The interesting fact about Emanuel Lasker is that alongside being a German mathematician and philosopher, he was also World Chess Champion for 27 years. Lasker was a research mathematician who contributed in the field of commutative algebra, he is also known for his mathematical analysis of card games.
Early Life
He was born on 24th December 1868 at Barlinchen in Poland to his father who was a Jewish cantor. At the tender age of eleven he was sent to Berlin to study mathematics where he lived with his elder brother who taught him how to play chess.
Academic input
Lasker left his mark in the world of chess and won several tournaments, however he also invested his time in academics, he received his high school graduation certificate from at Landsberg an der Warthe which was part of Prussia at that time. At Gottingen and Heidelberg (universities in Berlin), he studied mathematics and philosophy. He also served as a mathematics lecturer at Tulane University in New Orleans (1893) and Victoria University in Manchester (1901), however he mostly carried out his studies independently and was at these institutions for a very short period of time. In 1902 he gained his doctorate in mathematics.
Publications
In 1895, the mathematician got two of his mathematical articles published in Nature. After he enrolled himself at Erlangen (1900-02) for doctoral studies, he also wrote a thesis based on “On Series at Convergence Boundaries” which got published by the Royal Society. In 1905, he presented a theorem article which was published and worked further upon by Emmy Noether and is still considered vital to algebra and algebraic geometry.
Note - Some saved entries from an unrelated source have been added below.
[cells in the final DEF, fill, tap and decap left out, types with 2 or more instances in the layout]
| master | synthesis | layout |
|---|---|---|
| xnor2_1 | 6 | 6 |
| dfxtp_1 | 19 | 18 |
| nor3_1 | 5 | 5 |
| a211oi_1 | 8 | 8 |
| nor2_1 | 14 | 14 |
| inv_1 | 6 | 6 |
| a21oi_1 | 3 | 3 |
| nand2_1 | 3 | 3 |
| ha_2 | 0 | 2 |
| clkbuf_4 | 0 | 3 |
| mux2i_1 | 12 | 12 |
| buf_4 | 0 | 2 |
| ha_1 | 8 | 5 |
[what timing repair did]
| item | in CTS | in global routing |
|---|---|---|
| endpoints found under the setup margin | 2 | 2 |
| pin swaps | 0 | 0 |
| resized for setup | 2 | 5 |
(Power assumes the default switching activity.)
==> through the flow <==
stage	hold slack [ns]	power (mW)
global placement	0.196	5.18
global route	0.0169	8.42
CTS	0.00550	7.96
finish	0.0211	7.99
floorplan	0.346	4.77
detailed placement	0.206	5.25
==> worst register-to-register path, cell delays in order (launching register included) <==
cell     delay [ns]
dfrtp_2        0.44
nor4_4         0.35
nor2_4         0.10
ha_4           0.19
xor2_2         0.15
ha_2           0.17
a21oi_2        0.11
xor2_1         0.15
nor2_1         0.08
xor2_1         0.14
<file path="config.mk">
export PLATFORM = sky130hd
export DESIGN_NAME = tsn_sp_scheduler_flat
export DESIGN_NICKNAME = d
export VERILOG_FILES = /design/src/rtl/tsn_sched_pkg.sv /design/src/rtl/tsn_sp_scheduler_if.sv /design/src/rtl/tsn_pri_encoder.sv /design/src/rtl/tsn_sp_scheduler.sv /design/src/flat_wrapper.sv
export SDC_FILE = /design/constraint.sdc
export NUM_CORES = 1
export LEC_CHECK = 0
export CAP_MARGIN = 0
export CELL_PAD_IN_SITES_DETAIL_PLACEMENT = 1
export CELL_PAD_IN_SITES_GLOBAL_PLACEMENT = 1
export CORE_MARGIN = 2
export CORE_UTILIZATION = 34
export DETAILED_ROUTE_END_ITERATION = 6
export DONT_BUFFER_PORTS = 1
export GPL_TIMING_DRIVEN = 1
export PLACE_DENSITY = 0.69
export SETUP_SLACK_MARGIN = 0.5
export SLEW_MARGIN = 30
export SYNTH_ARGS = -nofsm -noshare
export SYNTH_HDL_FRONTEND = slang
export SYNTH_SLANG_ARGS = --single-unit
</file>
<file path="constraint.sdc">
create_clock -name i_clk -period 2.5 [get_ports i_clk]
set_input_delay 0.5 -clock i_clk [delete_from_list [all_inputs] [get_ports i_clk]]
set_output_delay 0.5 -clock i_clk [all_outputs]
set_load 0.05 [all_outputs]
</file>
<file path="src/rtl/tsn_sched_pkg.sv">
// Shared types and defaults for the egress strict-priority scheduler.
// The defaults are also used by the per-port credit manager.
package tsn_sched_pkg;

    localparam int DEF_PORT_FIFO_PRI_NUM = 8;
    localparam int DEF_TIMEOUT_CYC       = 1024;

    typedef enum logic [1:0] {
        IDLE     = 2'b00,
        WAIT_SOF = 2'b01,
        WAIT_EOF = 2'b10
    } sched_state_e;

endpackage

</file>
<file path="src/rtl/tsn_sp_scheduler_if.sv">
// Credit-manager / Qbv / MAC TX signals as seen by the scheduler.
// The slave modport is the scheduler; master is the surrounding logic.
interface tsn_sp_scheduler_if
    import tsn_sched_pkg::*;
#(
    parameter int N = DEF_PORT_FIFO_PRI_NUM
);
    localparam int IW = (N > 1) ? $clog2(N) : 1;

    logic [N-1:0]  i_queue;
    logic          i_queue_vld;
    logic          i_gate_en;
    logic [N-1:0]  i_gate_state;
    logic          i_mac_tx_axis_valid;
    logic          i_mac_tx_axis_last;
    logic [N-1:0]  o_scheduing_rst;
    logic          o_scheduing_rst_vld;
    logic [IW-1:0] o_pri_index;
    logic          o_busy;
    logic          o_no_elig;
    logic          o_timeout;

    modport slave (
        input  i_queue, i_queue_vld,
        input  i_gate_en, i_gate_state,
        input  i_mac_tx_axis_valid,
        input  i_mac_tx_axis_last,
        output o_scheduing_rst,
        output o_scheduing_rst_vld,
        output o_pri_index, o_busy,
        output o_no_elig, o_timeout
    );

    modport master (
        output i_queue, i_queue_vld,
        output i_gate_en, i_gate_state,
        output i_mac_tx_axis_valid,
        output i_mac_tx_axis_last,
        input  o_scheduing_rst,
        input  o_scheduing_rst_vld,
        input  o_pri_index, o_busy,
        input  o_no_elig, o_timeout
    );

endinterface

</file>
<file path="src/rtl/tsn_pri_encoder.sv">
// Combinational highest-set-bit picker: one-hot, binary index, any.
// Higher index wins, so the last set bit seen by the loop is kept.
module tsn_pri_encoder #(
    parameter int N  = 8,
    parameter int IW = (N > 1) ? $clog2(N) : 1
) (
    input  logic [N-1:0]  i_mask,
    output logic [N-1:0]  o_onehot,
    output logic [IW-1:0] o_index,
    output logic          o_any
);

    always_comb begin
        o_onehot = '0;
        o_index  = '0;
        o_any    = |i_mask;
        for (int i = 0; i < N; i++) begin
            if (i_mask[i]) begin
                o_onehot    = '0;
                o_onehot[i] = 1'b1;
                o_index     = IW'(i);
            end
        end
    end

endmodule

</file>
<file path="src/rtl/tsn_sp_scheduler.sv">
// Strict-priority egress scheduler: grants one queue and holds it
// for the duration of one MAC TX frame, with a start-of-frame timeout.
module tsn_sp_scheduler
    import tsn_sched_pkg::*;
#(
    parameter int PORT_FIFO_PRI_NUM = DEF_PORT_FIFO_PRI_NUM,
    parameter int TIMEOUT_CYC       = DEF_TIMEOUT_CYC
) (
    input logic           i_clk,
    input logic           i_rst,
    tsn_sp_scheduler_if.slave bus
);

    localparam int N  = PORT_FIFO_PRI_NUM;
    localparam int IW = (N > 1) ? $clog2(N) : 1;
    localparam int CW = $clog2(TIMEOUT_CYC + 1);
    localparam logic [CW-1:0] CNT_LAST = CW'(TIMEOUT_CYC - 1);
    localparam logic [CW-1:0] CNT_MAX  = CW'(TIMEOUT_CYC);

    sched_state_e  state_q, state_d;
    logic [N-1:0]  grant_q, grant_d;
    logic [IW-1:0] idx_q, idx_d;
    logic [CW-1:0] cnt_q, cnt_d;
    logic          vld_q, vld_d;
    logic          busy_q, busy_d;
    logic          no_elig_q, no_elig_d;
    logic          timeout_q, timeout_d;

    logic [N-1:0]  mask;
    logic [N-1:0]  enc_oh;
    logic [IW-1:0] enc_idx;
    logic          enc_any;
    logic          beat, eof;

    assign mask = bus.i_gate_en ? (bus.i_queue & bus.i_gate_state)
                                : bus.i_queue;
    assign beat = bus.i_mac_tx_axis_valid;
    assign eof  = beat & bus.i_mac_tx_axis_last;

    tsn_pri_encoder #(
        .N  (N),
        .IW (IW)
    ) u_enc (
        .i_mask   (mask),
        .o_onehot (enc_oh),
        .o_index  (enc_idx),
        .o_any    (enc_any)
    );

    always_comb begin
        state_d   = state_q;
        grant_d   = grant_q;
        idx_d     = idx_q;
        cnt_d     = cnt_q;
        vld_d     = 1'b0;
        no_elig_d = 1'b0;
        timeout_d = 1'b0;
        unique case (state_q)
            IDLE: begin
                if (bus.i_queue_vld && enc_any) begin
                    grant_d = enc_oh;
                    idx_d   = enc_idx;
                    vld_d   = 1'b1;
                    cnt_d   = '0;
                    state_d = WAIT_SOF;
                end else if (bus.i_queue_vld) begin
                    no_elig_d = 1'b1;
                end
            end
            WAIT_SOF: begin
                if (eof) begin
                    state_d = IDLE;
                end else if (beat) begin
                    state_d = WAIT_EOF;
                end else if (cnt_q == CNT_LAST) begin
                    timeout_d = 1'b1;
                    state_d   = IDLE;
                end else if (cnt_q != CNT_MAX) begin
                    cnt_d = cnt_q + CW'(1);
                end
            end
            WAIT_EOF: begin
                if (eof) begin
                    state_d = IDLE;
                end
            end
            default: state_d = IDLE;
        endcase
        // Grant is held only while a frame is outstanding.
        if (state_d == IDLE) begin
            grant_d = '0;
            idx_d   = '0;
        end
        busy_d = (state_d != IDLE);
    end

    always_ff @(posedge i_clk or posedge i_rst) begin
        if (i_rst) begin
            state_q   <= IDLE;
            grant_q   <= '0;
            idx_q     <= '0;
            cnt_q     <= '0;
            vld_q     <= 1'b0;
            busy_q    <= 1'b0;
            no_elig_q <= 1'b0;
            timeout_q <= 1'b0;
        end else begin
            state_q   <= state_d;
            grant_q   <= grant_d;
            idx_q     <= idx_d;
            cnt_q     <= cnt_d;
            vld_q     <= vld_d;
            busy_q    <= busy_d;
            no_elig_q <= no_elig_d;
            timeout_q <= timeout_d;
        end
    end

    assign bus.o_scheduing_rst     = grant_q;
    assign bus.o_scheduing_rst_vld = vld_q;
    assign bus.o_pri_index         = idx_q;
    assign bus.o_busy              = busy_q;
    assign bus.o_no_elig           = no_elig_q;
    assign bus.o_timeout           = timeout_q;

endmodule

</file>
<file path="src/flat_wrapper.sv">
// flat-port wrapper written by rule: the top's interface ports become plain ports
module tsn_sp_scheduler_flat import tsn_sched_pkg::*;
#(
    parameter int PORT_FIFO_PRI_NUM = DEF_PORT_FIFO_PRI_NUM,
    parameter int TIMEOUT_CYC       = DEF_TIMEOUT_CYC
)
  (i_clk, i_rst, bus_i_queue, bus_i_queue_vld, bus_i_gate_en, bus_i_gate_state, bus_i_mac_tx_axis_valid, bus_i_mac_tx_axis_last, bus_o_scheduing_rst, bus_o_scheduing_rst_vld, bus_o_pri_index, bus_o_busy, bus_o_no_elig, bus_o_timeout);
  tsn_sp_scheduler_if #(.N((8))) bus_i ();
  input logic i_clk;
  input logic i_rst;
  input wire logic [$bits(bus_i.i_queue)-1:0] bus_i_queue;
  input wire logic [$bits(bus_i.i_queue_vld)-1:0] bus_i_queue_vld;
  input wire logic [$bits(bus_i.i_gate_en)-1:0] bus_i_gate_en;
  input wire logic [$bits(bus_i.i_gate_state)-1:0] bus_i_gate_state;
  input wire logic [$bits(bus_i.i_mac_tx_axis_valid)-1:0] bus_i_mac_tx_axis_valid;
  input wire logic [$bits(bus_i.i_mac_tx_axis_last)-1:0] bus_i_mac_tx_axis_last;
  output wire logic [$bits(bus_i.o_scheduing_rst)-1:0] bus_o_scheduing_rst;
  output wire logic [$bits(bus_i.o_scheduing_rst_vld)-1:0] bus_o_scheduing_rst_vld;
  output wire logic [$bits(bus_i.o_pri_index)-1:0] bus_o_pri_index;
  output wire logic [$bits(bus_i.o_busy)-1:0] bus_o_busy;
  output wire logic [$bits(bus_i.o_no_elig)-1:0] bus_o_no_elig;
  output wire logic [$bits(bus_i.o_timeout)-1:0] bus_o_timeout;
  assign bus_i.i_queue = bus_i_queue;
  assign bus_i.i_queue_vld = bus_i_queue_vld;
  assign bus_i.i_gate_en = bus_i_gate_en;
  assign bus_i.i_gate_state = bus_i_gate_state;
  assign bus_i.i_mac_tx_axis_valid = bus_i_mac_tx_axis_valid;
  assign bus_i.i_mac_tx_axis_last = bus_i_mac_tx_axis_last;
  assign bus_o_scheduing_rst = bus_i.o_scheduing_rst;
  assign bus_o_scheduing_rst_vld = bus_i.o_scheduing_rst_vld;
  assign bus_o_pri_index = bus_i.o_pri_index;
  assign bus_o_busy = bus_i.o_busy;
  assign bus_o_no_elig = bus_i.o_no_elig;
  assign bus_o_timeout = bus_i.o_timeout;
  tsn_sp_scheduler #(.PORT_FIFO_PRI_NUM(PORT_FIFO_PRI_NUM), .TIMEOUT_CYC(TIMEOUT_CYC)) u_core (.i_clk(i_clk), .i_rst(i_rst), .bus(bus_i));
endmodule
</file>
Yosys cells after proc, flatten, opt, wreduce, memory -nomap -nowiden
Index checks and enable logic that the tools add are counted.
{ "classes": {"addsub": 1, "n_eq_ne": 9, "muxes": 43, "n_bitwise": 2, "n_reduce_logical": 10} }
{ "op_table": {"columns": ["op", "count"], "rows": [
  ["2-to-1 mux 8 bit", 11],
  ["2-to-1 mux 11 bit", 5],
  ["2-to-1 mux 3 bit", 9],
  ["one-hot mux 11 bit (2 select lines)", 1],
  ["adder 11 x 1 -> 11 bit (second input constant)", 1],
  ["equality test 11 x 10 -> 1 bit (second input constant)", 1],
  ["2-to-1 mux 1 bit", 11],
  ["!= test 11 bit (second input constant)", 1],
  ["2-to-1 mux 2 bit", 5],
  ["bitwise AND 8 bit", 1],
  ["nonzero test 2 bit", 4],
  ["OR reduction 8 bit", 1],
  ["!= test 2 bit (second input constant)", 3],
  ["one-hot mux 2 bit (3 select lines)", 1],
  ["AND reduction 6 bit", 1],
  ["zero test 2 bit", 2],
  ["!= test 2 x 1 -> 1 bit (second input constant)", 2],
  ["equality test 2 x 1 -> 1 bit (second input constant)", 1],
  ["equality test 2 bit (second input constant)", 1],
  ["AND reduction 2 bit", 1],
  ["bitwise AND 1 bit", 1],
  ["logical AND 1 bit", 1]
]} }
{ "word_totals": {"regBits": 28, "input_bits": 22, "out_inout_bits": 15} }

Logic depth before layout (Yosys ltp)
{ "depth": {"word_depth": 13, "mapped_depth": 9} }

By module
A second synthesis with hierarchy kept.
{ "hier_totals": {"cells_unflattened": 177, "hier_area_um2": 1581.5} }
{ "modules_own_cells": {"columns": ["module", "n_inst", "cells_each", "area_per_inst_um2", "seq_area_each_um2"], "rows": [
  ["tsn_sp_scheduler", 1, 157, 1452.6, 700.7],
  ["tsn_pri_encoder", 1, 20, 128.9, 0.0]
]} }

Worst setup path before layout
Ideal clock, no wire load.
{ "synth_path": {"path_kind": "input -> register", "from": "input port bus_i_queue[2]", "to": "register u_core.cnt_q[3]", "arrival_ps": 2112, "setup_slack_ps": 312, "stages": 6, "path_buffers": 0, "path_cell_list": "a22oi_2 o2111ai_1 o41ai_4 inv_2 or4_1 o21ai_1"} }
{ "synth_between": {"elab_chain_len": 6} }
{ "synth_lines": {"columns": ["element", "line_no", "text"], "rows": [
  ["from (decl)", "flat_wrapper.sv:11", "input wire logic [$bits(bus_i.i_queue)-1:0] bus_i_queue;"],
  ["bitwise AND 8 bit", "tsn_sp_scheduler.sv:35", "assign mask = bus.i_gate_en ? (bus.i_queue & bus.i_gate_state)"],
  ["2-to-1 mux 8 bit (*)", "tsn_sp_scheduler.sv:35", null],
  ["OR reduction 8 bit (*)", "tsn_pri_encoder.sv:16", "o_any = |i_mask;"],
  ["logical AND 1 bit (*)", "tsn_sp_scheduler.sv:60", "if (bus.i_queue_vld && enc_any) begin"],
  ["!= test 2 x 1 -> 1 bit (no line) (*)", null, null],
  ["AND reduction 6 bit (no line) (*)", null, null],
  ["to (signal assigned)", "tsn_sp_scheduler.sv:111", "cnt_q <= cnt_d;"],
  ["to (decl)", "tsn_sp_scheduler.sv:23", "logic [CW-1:0] cnt_q, cnt_d;"]
]} }
Every way passes the cells marked *; elsewhere a longest branch is shown, timed or not.
A chain may end at the register's enable or synchronous reset.

Worst setup path in the final report
{ "layout_path": {"from": "register u_core.cnt_q[0]", "to": "register u_core.cnt_q[3]"} }
{ "layout_between": {"elab_chain_len": 6} }
{ "layout_lines": {"columns": ["element", "line_no", "text"], "rows": [
  ["adder 11 x 1 -> 11 bit", "tsn_sp_scheduler.sv:79", "cnt_d = cnt_q + CW'(1);"],
  ["2-to-1 mux 11 bit", "tsn_sp_scheduler.sv:78", "end else if (cnt_q != CNT_MAX) begin"],
  ["2-to-1 mux 11 bit", "tsn_sp_scheduler.sv:75", "end else if (cnt_q == CNT_LAST) begin"],
  ["2-to-1 mux 11 bit", "tsn_sp_scheduler.sv:73", "end else if (beat) begin"],
  ["2-to-1 mux 11 bit", "tsn_sp_scheduler.sv:71", "if (eof) begin"],
  ["one-hot mux 11 bit (2 select lines)", "tsn_sp_scheduler.sv:58", "unique case (state_q)"]
]} }
Several ways; a longest one is shown, not always the timed one. The select of a mux whose other input is x is not followed.

==> run metrics <==
outcome=finished clean; first-pass GRT wire length=6510 µm; number of nets in the finished design=204; Tightest Hold Check Type=in -> async; core utilization of the finished layout=0.429; highest net fanout along the worst path=8; clock latency of the later-clocked register in the worst-skew pair=0.27 ns; clock-pin slew on the worst setup and hold paths=0.10 ns; maximum number of pins on one net before global-route repair=29; Worst VDD drop=0.000424 V; number of standard cells after synthesis=158; Core ar.=0.00426 mm²; buffer depth of the longest clock path=2; reported leakage power=0.000786 µW; # rows=24; category of the worst setup path capture point=register; total of flip-flops plus latches after synthesis=28; number of enable-type register cells in the synthesized netlist=0; number of antenna violations at the first check in global routing=0; Ports=37; RePlAce Congestion=0.794; actual transition at the worst max-transition pin=0.501 ns; effective utilization at floorplan=0.347; Achievable Freq=0.498 GHz; height of the die=70.0 µm; total wirelength of the detailed-routed design=4080 µm; crit path time final=2.01 ns; netlist area before placement=0.00148 mm²; Routed WL per cell=17.7 µm; sequential fraction of the synthesis area=0.473; cts hold-fix bufs=0; asr flop ratio synth=1.00; number of standard cells in the final layout excluding fillers=231; combined global-route utilization of all metal layers=0.164; CTS Root Buffer Type=clkbuf_8; Slew Limit Fails=0; number of setup violations in the final report=0; vias per cell=5.59; total global routing overflow=0; average cell area after synthesis=9.38 µm²; iteration-0 DRC count of the detailed router=41; Port Buffers=0; total power after layout=1560 µW; total placed cells including tap cells=213; clock sinks=28; final-report hold violation count=0; share of the clock period used by the worst path=0.803; TritonCTS clock tree=built; depth of the worst register-to-register path=8; number of buffers created by CTS=3; number of vias after detailed routing=1291; DRC Markers=0; Setup crit start kind=register; Ant. Diodes=0; Post-Route Setup TNS=0 ns; die width=70.0 µm; reg-to-reg slack, setup=0.49 ns; Worst Skew=0.0116 ns; net count after synthesis=182; placed wire-length estimate after detailed placement=2820 µm; endpoint of the most critical register-to-register path=u_core.cnt_q[3]; Max-slew headroom=0.666; beginning of the worst register-to-register path=u_core.cnt_q[0]; maxcap violations=0; H-tree levels=1; residual antenna-violating net count after detailed routing=0; required time at the endpoint of the critical path=2.71 ns; number of distinct standard cells referenced by the synthesized netlist=43; crit path kind=reg -> reg; Synth warnings=0; fraction of layout cells with a size suffix above 1=0.246; layout-stage area growth over the synthesis result=23.4%; Post-synth top flop=dfrtp_1; unrepaired setup endpoints after global routing=yes; Arrival @ worst endpoint=2.21 ns; PD cells=855 mW/mm²; Initial DRT Pass Iterations=4; via count of the first global-routing pass=1301; DIE AREA=0.00490 mm²; Filler cells=503
-- synthesized netlist by cell type (2+ instances only) --
| cell | number | share of area |
|---|---|---|
| a211oi_1 | 3 | 0.015 |
| xor2_1 | 3 | 0.018 |
| nor4_1 | 2 | 0.0084 |
| a22oi_1 | 3 | 0.015 |
| nor2_1 | 17 | 0.043 |
| nand4_1 | 2 | 0.0084 |
| dfrtp_1 | 28 | 0.47 |
| nand3_1 | 3 | 0.010 |
| nand3b_1 | 2 | 0.010 |
| o211ai_1 | 2 | 0.010 |
| ha_1 | 2 | 0.017 |
| a21oi_1 | 9 | 0.030 |
| clkbuf_1 | 2 | 0.0051 |
| o2111ai_1 | 2 | 0.012 |
| o21ai_0 | 8 | 0.027 |
| or4_1 | 6 | 0.030 |
| o21a_1 | 3 | 0.015 |
| nand2b_1 | 3 | 0.013 |
| nor3_1 | 8 | 0.027 |
| o31ai_1 | 5 | 0.025 |
| inv_1 | 9 | 0.023 |
| nand2_1 | 15 | 0.038 |
-- cells by family (layout without fill, tap and decap cells) --
family	Yosys count	in the layout	synth area share
compound gates	44	44	0.215
simple gates	66	66	0.230
xor+xnor	3	3	0.0177
flops	28	28	0.473
buf+inv	14	35	0.0414
fa+ha+maj	2	2	0.0169
mux	1	1	0.00676
-- flip-flops by register name, summed over array words and instances, names as in the netlist --
| register | count |
|---|---|
| u_core.bus.o_busy | 1 |
| u_core.bus.o_no_elig | 1 |
| u_core.bus.o_scheduing_rst | 8 |
| u_core.bus.o_scheduing_rst_vld | 1 |
| u_core.cnt_q | 11 |
| u_core.bus.o_pri_index | 3 |
| u_core.bus.o_timeout | 1 |
| u_core.state_q | 2 |
-- critical path, cell delays in order (launching register included) --
cell	delay (ns)
dfrtp_1	0.44
ha_1	0.28
nand2_2	0.11
nor4_4	0.06
o21ai_2	0.19
o21ai_2	0.13
buf_6	0.16
or4_1	0.47
o21ai_1	0.09
-- report_power, final --
group	internal, µW	total (µW)	switching, µW
clock	141	280	139
sequential	526	760	235
combinational	214	523	309
total	881	1560	683
-- cells in the final DEF, fill, tap and decap left out, types with 2 or more instances in the layout --
cell type	n
o211ai_1	2
ha_1	2
dfrtp_2	2
a22oi_2	2
xor2_1	3
buf_4	20
nand3_1	3
nand2_1	14
a22oi_1	2
o21a_1	2
clkbuf_8	4
o31ai_1	4
o2111ai_1	2
inv_2	2
nor2_1	17
o21ai_2	3
dfrtp_1	26
nor4_4	2
nor3_1	6
inv_1	8
nor3_2	2
nand2b_1	3
a21oi_1	9
o21ai_0	6
nand3b_1	2
or4_1	5
a211oi_1	3
nand4_1	2
-- worst max-delay path by stage --
stage / from / endpoint / slack [ns] / cells past startpoint
4_1_cts: u_core.cnt_q[0] / u_core.cnt_q[3] / 0.50 / 8
5_1_grt: u_core.cnt_q[0] / u_core.cnt_q[3] / 0.40 / 8
2_1_floorplan: bus_i_queue[4] / u_core.cnt_q[3] / 0.44 / 6
3_3_place_gp: bus_i_queue[2] / u_core.cnt_q[6] / 0.37 / 8
6_report: u_core.cnt_q[0] / u_core.cnt_q[3] / 0.49 / 8
3_5_place_dp: u_core.cnt_q[0] / u_core.cnt_q[3] / 0.25 / 8
-- what timing repair did --
item	in CTS	in global routing
endpoints found under the setup margin	10	12
buffers inserted	2	12
resized for setup	4	7
pin swaps	2	5
hold endpoints to repair	0	0
-- routing by layer --
layer | share of wire | global-route usage | vias to the layer above | wire [µm]
met3 | 0.047 | 0.0519 | 2 | 190
met4 | 0.0061 | 0.0256 | 0 | 25
li1 | - | - | 618 | -
met5 | 0 | 0 | - | 0
met1 | 0.46 | 0.214 | 648 | 1880
met2 | 0.49 | 0.271 | 23 | 1980
-- layout make-up --
cell class	instances	area [µm²]	area share
Clock buffer	4	55.1	0.0301
Inverter	10	37.5	0.0205
Multi-Input combinational cell	116	806	0.441
Sequential cell	28	703	0.385
Tap cell	52	65.1	0.0356
Timing Repair Buffer	21	161	0.0883
-- through the flow --
stage	setup slack (ns)	area, µm²	hold slack (ns)
floorplan	0.439	1520	0.490
global placement	0.368	1610	0.477
detailed placement	0.255	1610	0.489
CTS	0.498	1700	0.179
global route	0.401	1830	0.208
finish	0.492	1830	0.171
(Power assumes the default switching activity.)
He also published a book titled ‘Struggle’ (1906) which highlighted elements of war, competition and chess together in his proposed theory. Two other books related to philosophy that he got published include Comprehending the World (1913) and Die Philosophie des Unvollendbar (The Philosophy of the Unattainable; 1918). The magazine which he founded in 1904 was called Lasker’s Chess Magazine and it ran till 1909.
Personal details
By July 1911 Lasker married Martha Cohn who was rich and a year older than him. They lived in Berlin. Since both were Jewish and during the Anti-Semite rage were forced to leave Germany, they settled for a while in England and later on moved to USSR where Lasker renounced his citizenship and took up the Soviet citizenship. He taught at the Moscow Institute of Mathematics for quite a while and then both of them moved to the United States of America. He died on 11th January 1941 due to a kidney infection in New York at Mount Sinai Hospital.